Telemarketing e frodi telefoniche: Agcom punta sui numeri brevi per riconoscere le chiamate affidabili.

Agcom interviene contro telemarketing aggressivo e frodi telefoniche con una nuova misura pensata per aiutare gli utenti a distinguere più facilmente le chiamate legittime da quelle sospette: l’introduzione di numeri brevi a tre cifre per le aziende autorizzate.

Il problema è noto: molte chiamate commerciali arrivano da numeri che sembrano italiani o familiari, ma che possono nascondere call center esteri, pratiche scorrette o tentativi di truffa. Le tecniche di falsificazione del numero chiamante, note come spoofing, hanno reso sempre più difficile capire chi stia davvero contattando l’utente.

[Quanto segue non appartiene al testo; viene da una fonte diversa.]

[src/rtl/rchdc_pkg.sv]
// Shared types and helpers for the skid register slice.
package rchdc_pkg;

    localparam int unsigned LEVEL_W = 2;

    typedef enum logic [1:0] {
        S_EMPTY = 2'd0,
        S_BUSY  = 2'd1,
        S_FULL  = 2'd2
    } slice_state_t;

    // Number of beats held by the slice in a given state.
    function automatic logic [LEVEL_W-1:0] state_level(input slice_state_t s);
        case (s)
            S_BUSY:  return 2'd1;
            S_FULL:  return 2'd2;
            default: return 2'd0;
        endcase
    endfunction

endpackage

[src/rtl/skid_slice_dff_en.sv]
// Load-enabled register with synchronous active-high clear.
module dff_en #(
    parameter int unsigned W = 32
) (
    input  logic         clk,
    input  logic         rst,
    input  logic         en,
    input  logic [W-1:0] d,
    output logic [W-1:0] q
);

    // Clear on reset, otherwise capture d when enabled.
    always_ff @(posedge clk) begin
        if (rst) begin
            q <= '0;
        end else if (en) begin
            q <= d;
        end
    end

endmodule

[src/rtl/skid_slice.sv]
// Full-throughput valid/ready register slice with a two-entry skid buffer.
// The main register drives m_data; the skid register catches the beat that
// arrives in the cycle the downstream stalls, so s_ready can be a decode of
// registered state instead of a combinational function of m_ready.
module skid_slice
    import rchdc_pkg::*;
#(
    parameter int unsigned DW = 32
) (
    input  logic                 clk,
    input  logic                 rst,
    input  logic                 s_valid,
    output logic                 s_ready,
    input  logic [DW-1:0]        s_data,
    output logic                 m_valid,
    input  logic                 m_ready,
    output logic [DW-1:0]        m_data,
    output logic [LEVEL_W-1:0]   level
);

    slice_state_t  state;
    slice_state_t  state_next;
    logic          in_xfer;
    logic          out_xfer;
    logic          main_load;
    logic          skid_load;
    logic [DW-1:0] main_d;
    logic [DW-1:0] main_q;
    logic [DW-1:0] skid_q;

    // Interface decodes: all depend only on registered state (and rst).
    assign s_ready  = (state != S_FULL) && !rst;
    assign m_valid  = (state != S_EMPTY);
    assign m_data   = main_q;
    assign level    = state_level(state);
    assign in_xfer  = s_valid && s_ready;
    assign out_xfer = m_valid && m_ready;

    // State register.
    always_ff @(posedge clk) begin
        if (rst) begin
            state <= S_EMPTY;
        end else begin
            state <= state_next;
        end
    end

    // Next-state decode from the two handshakes.
    always_comb begin
        state_next = state;
        case (state)
            S_EMPTY: begin
                if (in_xfer) state_next = S_BUSY;
            end
            S_BUSY: begin
                if (in_xfer && !out_xfer)      state_next = S_FULL;
                else if (!in_xfer && out_xfer) state_next = S_EMPTY;
            end
            S_FULL: begin
                if (out_xfer) state_next = S_BUSY;
            end
            default: state_next = S_EMPTY;
        endcase
    end

    // Data-path controls: which register loads and from where.
    always_comb begin
        main_load = 1'b0;
        skid_load = 1'b0;
        main_d    = s_data;
        case (state)
            S_EMPTY: begin
                main_load = in_xfer;
            end
            S_BUSY: begin
                main_load = in_xfer && out_xfer;
                skid_load = in_xfer && !out_xfer;
            end
            S_FULL: begin
                main_load = out_xfer;
                main_d    = skid_q;
            end
            default: begin
                main_load = 1'b0;
            end
        endcase
    end

    dff_en #(.W(DW)) u_main (
        .clk (clk),
        .rst (rst),
        .en  (main_load),
        .d   (main_d),
        .q   (main_q)
    );

    dff_en #(.W(DW)) u_skid (
        .clk (clk),
        .rst (rst),
        .en  (skid_load),
        .d   (s_data),
        .q   (skid_q)
    );

endmodule

[config.mk]
export PLATFORM = sky130hd
export DESIGN_NAME = skid_slice
export DESIGN_NICKNAME = d
export VERILOG_FILES = /design/src/rtl/rchdc_pkg.sv /design/src/rtl/skid_slice_dff_en.sv /design/src/rtl/skid_slice.sv
export SDC_FILE = /design/constraint.sdc
export NUM_CORES = 1
export LEC_CHECK = 0
export BUFFER_PORTS_ARGS = -buffer_cell sky130_fd_sc_hd__buf_2
export CAP_MARGIN = 5
export CORE_ASPECT_RATIO = 0.6
export CORE_MARGIN = 3
export CORE_UTILIZATION = 40
export CTS_CLUSTER_DIAMETER = 40
export DETAILED_ROUTE_END_ITERATION = 6
export GPL_TIMING_DRIVEN = 0
export SETUP_SLACK_MARGIN = 0.4
export SYNTH_ARGS = -nofsm -noshare
export SYNTH_HDL_FRONTEND = slang
export SYNTH_SLANG_ARGS = --single-unit
[constraint.sdc]
create_clock -name clk -period 2.9 [get_ports clk]
set_input_delay 0.435 -clock clk [delete_from_list [all_inputs] [get_ports clk]]
set_output_delay 0.435 -clock clk [all_outputs]
set_load 0.01 [all_outputs]
**src/rtl/msrv32_iadder_arbiter_pkg.sv**
```systemverilog
// msrv32_pkg: shared constants and helpers for the immediate-adder arbiter
// Provides XLEN, requester IDs, adder source selects and the misalignment rule.
package msrv32_pkg;
   localparam int XLEN = 32;
   localparam logic REQ_BR = 1'b0;
   localparam logic REQ_LS = 1'b1;
   localparam logic IADDER_SRC_PC = 1'b0;
   localparam logic IADDER_SRC_RS1 = 1'b1;
   // Branch targets must be word aligned; JALR only checks bit 1 since bit 0 is cleared
   function automatic logic misaligned(input logic id, input logic jalr, input logic [1:0] lsb);
      return (id == REQ_BR) ? |lsb : (jalr & lsb[1]);
   endfunction
endpackage

```
**src/rtl/msrv32_iadder_arbiter_if.sv**
```systemverilog
// msrv32_iadder_arbiter_if: request, adder and result signals of the adder arbiter
// slave: arbiter side; master: requesters, adder and result consumer side.
interface msrv32_iadder_arbiter_if;
   import msrv32_pkg::*;
   logic br_valid_in, br_ready_out;
   logic [XLEN-1:0] br_pc_in, br_imm_in;
   logic ls_valid_in, ls_ready_out, ls_jalr_in;
   logic [XLEN-1:0] ls_rs_1_in, ls_imm_in;
   logic [XLEN-1:0] rs_1_out, pc_out, imm_out, iadder_in;
   logic iadder_src_out;
   logic res_valid_out, res_ready_in, res_id_out, res_misaligned_out;
   logic [XLEN-1:0] res_addr_out;
   modport slave (
      input br_valid_in, br_pc_in, br_imm_in, ls_valid_in, ls_rs_1_in, ls_imm_in, ls_jalr_in,
         iadder_in, res_ready_in,
      output br_ready_out, ls_ready_out, rs_1_out, pc_out, imm_out, iadder_src_out,
         res_valid_out, res_addr_out, res_id_out, res_misaligned_out
   );
   modport master (
      output br_valid_in, br_pc_in, br_imm_in, ls_valid_in, ls_rs_1_in, ls_imm_in, ls_jalr_in,
         iadder_in, res_ready_in,
      input br_ready_out, ls_ready_out, rs_1_out, pc_out, imm_out, iadder_src_out,
         res_valid_out, res_addr_out, res_id_out, res_misaligned_out
   );
endinterface

```
**src/rtl/msrv32_rr_arb2.sv**
```systemverilog
// msrv32_rr_arb2: two-way grant with last-grant register
// Ports: clk_i, rst_i; req_br_i/req_ls_i requests; xfer_i grant accepted; grant_o winner.
module msrv32_rr_arb2 import msrv32_pkg::*; #(parameter bit RR_EN = 1'b1) (
   input  logic clk_i,
   input  logic rst_i,
   input  logic req_br_i,
   input  logic req_ls_i,
   input  logic xfer_i,
   output logic grant_o
);
   logic last_grant_q, last_grant_d;
   // Resetting last_grant to LS makes the branch unit win the first contention
   assign grant_o = (req_br_i & req_ls_i) ? (RR_EN ? ~last_grant_q : REQ_BR) : (req_ls_i ? REQ_LS : REQ_BR);
   assign last_grant_d = xfer_i ? grant_o : last_grant_q;
   always_ff @(posedge clk_i)
      last_grant_q <= rst_i ? REQ_LS : last_grant_d;
endmodule

```
**src/rtl/msrv32_iadder_arbiter.sv**
```systemverilog
// msrv32_iadder_arbiter: shares the immediate adder between branch unit and LSU/JALR
// Ports: ms_riscv32_mp_clk_in, ms_riscv32_mp_rst_in (sync, active-high);
// bus: requests, adder operand drive, registered result with valid/ready and ID.
module msrv32_iadder_arbiter import msrv32_pkg::*; #(parameter bit RR_EN = 1'b1) (
   input logic ms_riscv32_mp_clk_in,
   input logic ms_riscv32_mp_rst_in,
   msrv32_iadder_arbiter_if.slave bus
);
   logic grant, any, slot_free, xfer, jalr, use_br, use_ls;
   logic res_valid_q, res_valid_d, res_id_q, res_id_d, res_mis_q, res_mis_d;
   logic [XLEN-1:0] res_addr_q, res_addr_d;
   msrv32_rr_arb2 #(.RR_EN(RR_EN)) u_arb (
      .clk_i(ms_riscv32_mp_clk_in),
      .rst_i(ms_riscv32_mp_rst_in),
      .req_br_i(bus.br_valid_in),
      .req_ls_i(bus.ls_valid_in),
      .xfer_i(xfer),
      .grant_o(grant)
   );
   assign any = bus.br_valid_in | bus.ls_valid_in;
   assign use_br = any & (grant == REQ_BR);
   assign use_ls = any & (grant == REQ_LS);
   assign slot_free = ~res_valid_q | bus.res_ready_in;
   assign bus.br_ready_out = ~ms_riscv32_mp_rst_in & bus.br_valid_in & (grant == REQ_BR) & slot_free;
   assign bus.ls_ready_out = ~ms_riscv32_mp_rst_in & bus.ls_valid_in & (grant == REQ_LS) & slot_free;
   assign xfer = bus.br_ready_out | bus.ls_ready_out;
   assign jalr = use_ls & bus.ls_jalr_in;
   // Idle operands are held at zero so the adder does not toggle
   assign bus.iadder_src_out = use_ls ? IADDER_SRC_RS1 : IADDER_SRC_PC;
   assign bus.pc_out = use_br ? bus.br_pc_in : '0;
   assign bus.rs_1_out = use_ls ? bus.ls_rs_1_in : '0;
   assign bus.imm_out = use_ls ? bus.ls_imm_in : (use_br ? bus.br_imm_in : '0);
   assign res_valid_d = xfer | (res_valid_q & ~bus.res_ready_in);
   assign res_addr_d = xfer ? (bus.iadder_in & ~XLEN'(jalr)) : res_addr_q;
   assign res_id_d = xfer ? grant : res_id_q;
   assign res_mis_d = xfer ? misaligned(grant, jalr, bus.iadder_in[1:0]) : res_mis_q;
   always_ff @(posedge ms_riscv32_mp_clk_in) begin
      if (ms_riscv32_mp_rst_in) begin
         res_valid_q <= 1'b0;
         res_addr_q <= '0;
         res_id_q <= REQ_BR;
         res_mis_q <= 1'b0;
      end else begin
         res_valid_q <= res_valid_d;
         res_addr_q <= res_addr_d;
         res_id_q <= res_id_d;
         res_mis_q <= res_mis_d;
      end
   end
   assign bus.res_valid_out = res_valid_q;
   assign bus.res_addr_out = res_addr_q;
   assign bus.res_id_out = res_id_q;
   assign bus.res_misaligned_out = res_mis_q;
endmodule

```
**src/flat_wrapper.sv**
```systemverilog
// flat-port wrapper written by rule: the top's interface ports become plain ports
module msrv32_iadder_arbiter_flat import msrv32_pkg::*;
#(parameter bit RR_EN = 1'b1)
  (ms_riscv32_mp_clk_in, ms_riscv32_mp_rst_in, bus_br_valid_in, bus_br_pc_in, bus_br_imm_in, bus_ls_valid_in, bus_ls_rs_1_in, bus_ls_imm_in, bus_ls_jalr_in, bus_iadder_in, bus_res_ready_in, bus_br_ready_out, bus_ls_ready_out, bus_rs_1_out, bus_pc_out, bus_imm_out, bus_iadder_src_out, bus_res_valid_out, bus_res_addr_out, bus_res_id_out, bus_res_misaligned_out);
  msrv32_iadder_arbiter_if bus_i ();
  input logic ms_riscv32_mp_clk_in;
  input logic ms_riscv32_mp_rst_in;
  input wire logic [$bits(bus_i.br_valid_in)-1:0] bus_br_valid_in;
  input wire logic [$bits(bus_i.br_pc_in)-1:0] bus_br_pc_in;
  input wire logic [$bits(bus_i.br_imm_in)-1:0] bus_br_imm_in;
  input wire logic [$bits(bus_i.ls_valid_in)-1:0] bus_ls_valid_in;
  input wire logic [$bits(bus_i.ls_rs_1_in)-1:0] bus_ls_rs_1_in;
  input wire logic [$bits(bus_i.ls_imm_in)-1:0] bus_ls_imm_in;
  input wire logic [$bits(bus_i.ls_jalr_in)-1:0] bus_ls_jalr_in;
  input wire logic [$bits(bus_i.iadder_in)-1:0] bus_iadder_in;
  input wire logic [$bits(bus_i.res_ready_in)-1:0] bus_res_ready_in;
  output wire logic [$bits(bus_i.br_ready_out)-1:0] bus_br_ready_out;
  output wire logic [$bits(bus_i.ls_ready_out)-1:0] bus_ls_ready_out;
  output wire logic [$bits(bus_i.rs_1_out)-1:0] bus_rs_1_out;
  output wire logic [$bits(bus_i.pc_out)-1:0] bus_pc_out;
  output wire logic [$bits(bus_i.imm_out)-1:0] bus_imm_out;
  output wire logic [$bits(bus_i.iadder_src_out)-1:0] bus_iadder_src_out;
  output wire logic [$bits(bus_i.res_valid_out)-1:0] bus_res_valid_out;
  output wire logic [$bits(bus_i.res_addr_out)-1:0] bus_res_addr_out;
  output wire logic [$bits(bus_i.res_id_out)-1:0] bus_res_id_out;
  output wire logic [$bits(bus_i.res_misaligned_out)-1:0] bus_res_misaligned_out;
  assign bus_i.br_valid_in = bus_br_valid_in;
  assign bus_i.br_pc_in = bus_br_pc_in;
  assign bus_i.br_imm_in = bus_br_imm_in;
  assign bus_i.ls_valid_in = bus_ls_valid_in;
  assign bus_i.ls_rs_1_in = bus_ls_rs_1_in;
  assign bus_i.ls_imm_in = bus_ls_imm_in;
  assign bus_i.ls_jalr_in = bus_ls_jalr_in;
  assign bus_i.iadder_in = bus_iadder_in;
  assign bus_i.res_ready_in = bus_res_ready_in;
  assign bus_br_ready_out = bus_i.br_ready_out;
  assign bus_ls_ready_out = bus_i.ls_ready_out;
  assign bus_rs_1_out = bus_i.rs_1_out;
  assign bus_pc_out = bus_i.pc_out;
  assign bus_imm_out = bus_i.imm_out;
  assign bus_iadder_src_out = bus_i.iadder_src_out;
  assign bus_res_valid_out = bus_i.res_valid_out;
  assign bus_res_addr_out = bus_i.res_addr_out;
  assign bus_res_id_out = bus_i.res_id_out;
  assign bus_res_misaligned_out = bus_i.res_misaligned_out;
  msrv32_iadder_arbiter #(.RR_EN(RR_EN)) u_core (.ms_riscv32_mp_clk_in(ms_riscv32_mp_clk_in), .ms_riscv32_mp_rst_in(ms_riscv32_mp_rst_in), .bus(bus_i));
endmodule
```
**config.mk**
```make
export PLATFORM = sky130hd
export DESIGN_NAME = msrv32_iadder_arbiter_flat
export DESIGN_NICKNAME = d
export VERILOG_FILES = /design/src/rtl/msrv32_iadder_arbiter_pkg.sv /design/src/rtl/msrv32_iadder_arbiter_if.sv /design/src/rtl/msrv32_rr_arb2.sv /design/src/rtl/msrv32_iadder_arbiter.sv /design/src/flat_wrapper.sv
export SDC_FILE = /design/constraint.sdc
export NUM_CORES = 1
export LEC_CHECK = 0
export ABC_AREA = 1
export CAP_MARGIN = 5
export CORE_AREA = 2 2 117 119
export CTS_BUF_LIST = sky130_fd_sc_hd__clkbuf_2
export DETAILED_ROUTE_END_ITERATION = 10
export DIE_AREA = 0 0 119 121
export PLACE_DENSITY = 0.65
export SLEW_MARGIN = 10
export SYNTH_ARGS = -nofsm -noshare
export SYNTH_HDL_FRONTEND = slang
export SYNTH_SLANG_ARGS = --single-unit
```
**constraint.sdc**
```tcl
create_clock -name ms_riscv32_mp_clk_in -period 2.2 [get_ports ms_riscv32_mp_clk_in]
set_input_delay 0.66 -clock ms_riscv32_mp_clk_in [delete_from_list [all_inputs] [get_ports ms_riscv32_mp_clk_in]]
set_output_delay 0.66 -clock ms_riscv32_mp_clk_in [all_outputs]
set_load 0.01 [all_outputs]
```
==> impl_metrics.yaml <==
run_status:
  outcome: "completed"
drt:
  vias_per_cell: 3.836
  first_pass_iters: 4
  num_vias: 3671
  drtIter0Drc: 140
  drt-total-wl_mm: 11.79
  ant_nets: 0
  drc: 0
  wl_per_cell_um: 12.32
power_and_ir_drop:
  vdd_drop_max_uv: 126.4
  power.total_w: 0.002066
  p_sw_share_pct: 33.02
  intPower_w: 0.001384
  power_frac_clock_pct: 13.9
  p_leak_nw: 3.039
  combPwrFrac_pct: 50.7
  p_sw_w: 0.0006822
  p_per_area_mw_per_mm2: 366.9
  power_frac_seq_pct: 35.5
final_layout:
  final_nets: 947
  postLayoutCoreUtil_pct: 43.04
  finalInstanceArea_mm2: 0.005632
  diodes: 0
  drive_above_1_share_pct: 20.36
  fill_cells: 1404
  areaGrowthSynthToFinish_pct: 121.1
clock_network:
  numCtsBuffers: 5
  clock_sinks: 36
  h-tree-depth: 2
  clk_latency_ns: 0.37
  cts_tree: "built"
  root_buffer: "clkbuf_2"
  cts_buffer_depth: 2
  clkTransAtPathRegs_ns: 0.14
  ctsHoldBuffers: 0
sta:
  tightest_slew_ns: 0.3730
  final.setup.tns_ns: 0
  finalCritPeriodShare_pct: 99.99
  post-route-min-period_ns: 2.200
  rsz0062_at_grt: "true"
  skew_ns: 0.03070
  fmax_mhz: 454.6
  relSlewSlack_pct: 75.13
  finalHoldViolations: 0
  setup_violations: 0
  drv_slew: 0
placed_design:
  dp_hpwl_mm: 9.323
  place_area_mm2: 0.005816
  gp_congestion: 0.8518
  io_buffers: 299
setup_path:
  start_kind: "input port"
  cpMaxStageDelayCell: "clkdlybuf4s15_2"
  worstPathCellList: "buf_4 -> nand2_4 -> nand2_8 -> inv_4 -> buf_8 -> nand2_1 -> nand2_1 -> clkdlybuf4s15_2"
  cpMostUsedCell: "nand2_1"
  worstSetupEndpointType: "primary output"
  slowest_delay_ns: 0.22
  critical_path_arrival_ns: 1.54
  critPathKind: "in -> out"
  cp_max_fo: 11
  required_ns: 1.54
logic_synthesis:
  synth_top_flop_cell: "dfxtp_1"
  syn_nets: 643
  yosysUniqueCellTypes: 19
  syn_area_per_cell_um2: 5.341
  yosysSeqAreaShare_pct: 28.29
  synth_top_cell_by_area: "dfxtp_1"
  yosysWarnings: 0
  synth.most_common_cell: "nand2_1"
  synth_edf_count: 0
  yosys_register_bits: 36
  yosys.area.top_type_share_pct: 28.29
  syn_inst: 477
  async_reset_ff_share_pct: 0
  syn-cell-area_mm2: 0.002547
  synth_area_leaders: "dfxtp_1 28%, nand2_1 20%, nor2_1 18%"
  ys_top_cells_by_count: "135 x nand2_1, 122 x nor2_1, 103 x inv_1"
hold_path:
  hp-class: "reg -> reg"
floorplanning:
  die_x_um: 119
  start_util_pct: 19.47
  fp.dieH_um: 121
  die_area_mm2: 0.01440
  num_io_pins: 300
  rows: 42
  core_area_mm2: 0.01309
global_route:
  grt_pass1_wl_mm: 17.87
  grtUsageTotal_pct: 15.53
  grt_max_degree: 45
  grt_antenna_before_repair: 0
  grt_pass1_vias: 3464
  overflow: 0
job:
  cap_violations: 0
cells by family (layout without fill, tap and decap cells):
group | Yosys count | count (layout) | share of synthesized area, %
buf+inv | 131 | 435 | 21.81
simple gates | 305 | 305 | 48.33
flops | 36 | 36 | 28.29
compound gates | 5 | 5 | 1.572
metal layers:
metal / vias up / GRT usage, % / part of all wire (%)
li1: 1958 / - / -
met1: 1538 / 19.26 / 42
met2: 160 / 27.08 / 49
met3: 15 / 4.182 / 7.5
met4: 0 / 3.051 / 1.4
met5: - / 0 / 0
cell usage in the layout (no fill, tap or decap), types with 15 or more instances in the layout:
master | Yosys | final
buf_2 | 12 | 72
buf_4 | 1 | 15
clkdlybuf4s15_2 | 0 | 17
clkdlybuf4s50_1 | 0 | 196
dfxtp_1 | 36 | 35
inv_1 | 103 | 102
nand2_1 | 135 | 132
nand3_1 | 35 | 32
nor2_1 | 122 | 117
nor2_2 | 10 | 15
worst max-delay path, delay by kind of cell:
| family | cells | cell delay, ns |
|---|---|---|
| buf+inv | 4 | 0.57 |
| simple gates | 4 | 0.30 |
registers in the layout, indices dropped and copies added, names as in the netlist:
name,count
u_core.bus.res_addr_out,32
u_core.bus.res_id_out,1
u_core.bus.res_misaligned_out,1
u_core.bus.res_valid_out,1
u_core.u_arb.last_grant_q,1
metrics by stage:
| step | cells | setup slack (ns) | hold WS [ns] |
|---|---|---|---|
| final | 957 | 0.0001984 | 0.4954 |
| after global routing | 957 | -0.07978 | 0.5180 |
| after CTS | 957 | -0.05833 | 0.4987 |
| after detailed placement | 946 | -0.8114 | 0.4699 |
| after global placement | 946 | -0.7984 | 0.4643 |
| after floorplan | 477 | 0.02821 | 0.4818 |
repair_timing:
item,in CTS,in global routing
setup buffers,1,0
gates resized for setup,359,48
gates cloned,3,0
endpoints found under the setup margin,99,90
pin swaps,3,2
layout make-up:
cell class              count  area, µm²  area share (%)
clock buffers               6      30.03          0.5332
clock inverters             1      5.005         0.08887
inverters                 104      392.9           6.976
multi-input cells         310       1320           23.44
flip-flops and latches     36      724.4           12.86
well taps                 176      220.2           3.910
repair buffers            324       2939           52.19
power groups by stage:
| stage | Clock [W] | Sequential, W | Combinational (W) |
|---|---|---|---|
| after CTS | 0.000311 | 0.000735 | 0.00109 |
| after global routing | 0.000343 | 0.000740 | 0.00115 |
| after floorplan | 0 | 0.000772 | 0.000368 |
| after detailed placement | 0 | 0.000748 | 0.00110 |
| after global placement | 0 | 0.000746 | 0.00110 |
| final | 0.000286 | 0.000733 | 0.00105 |
worst paths after layout:
| check | startpoint | endpoint | slack (ns) | cells after the start |
|---|---|---|---|---|
| worst min register to register | u_core.bus.res_addr_out[11] | u_core.bus.res_addr_out[11] | 0.50 | 2 |
| worst max register to register | u_core.u_arb.last_grant_q | u_core.bus.res_addr_out[24] | 0.74 | 8 |
| worst min-delay path | u_core.bus.res_addr_out[11] | u_core.bus.res_addr_out[11] | 0.50 | 2 |
| worst max-delay path | bus_br_valid_in | bus_imm_out[5] | 0.0002 | 8 |
Note: power is estimated with default switching activity, not from simulation.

Con il nuovo sistema, imprese come banche, utility e operatori telefonici potranno utilizzare numerazioni brevi, riconoscibili e standardizzate. L’obiettivo è creare un segnale immediato di affidabilità, senza obbligare i cittadini a installare app o strumenti aggiuntivi.

La misura non eliminerà del tutto le frodi, ma può rendere più semplice riconoscere le comunicazioni autorizzate e isolare quelle sospette. Per le aziende, inoltre, rappresenta anche una sfida organizzativa e reputazionale: utilizzare canali certificati potrà diventare un elemento importante per ricostruire fiducia con clienti e utenti.

Il punto centrale resta proprio questo: in un mercato telefonico sempre più segnato da diffidenza e chiamate indesiderate, rendere chiaro chi sta dall’altra parte della linea non è solo una questione tecnica, ma un passaggio necessario per tutelare consumatori e imprese corrette.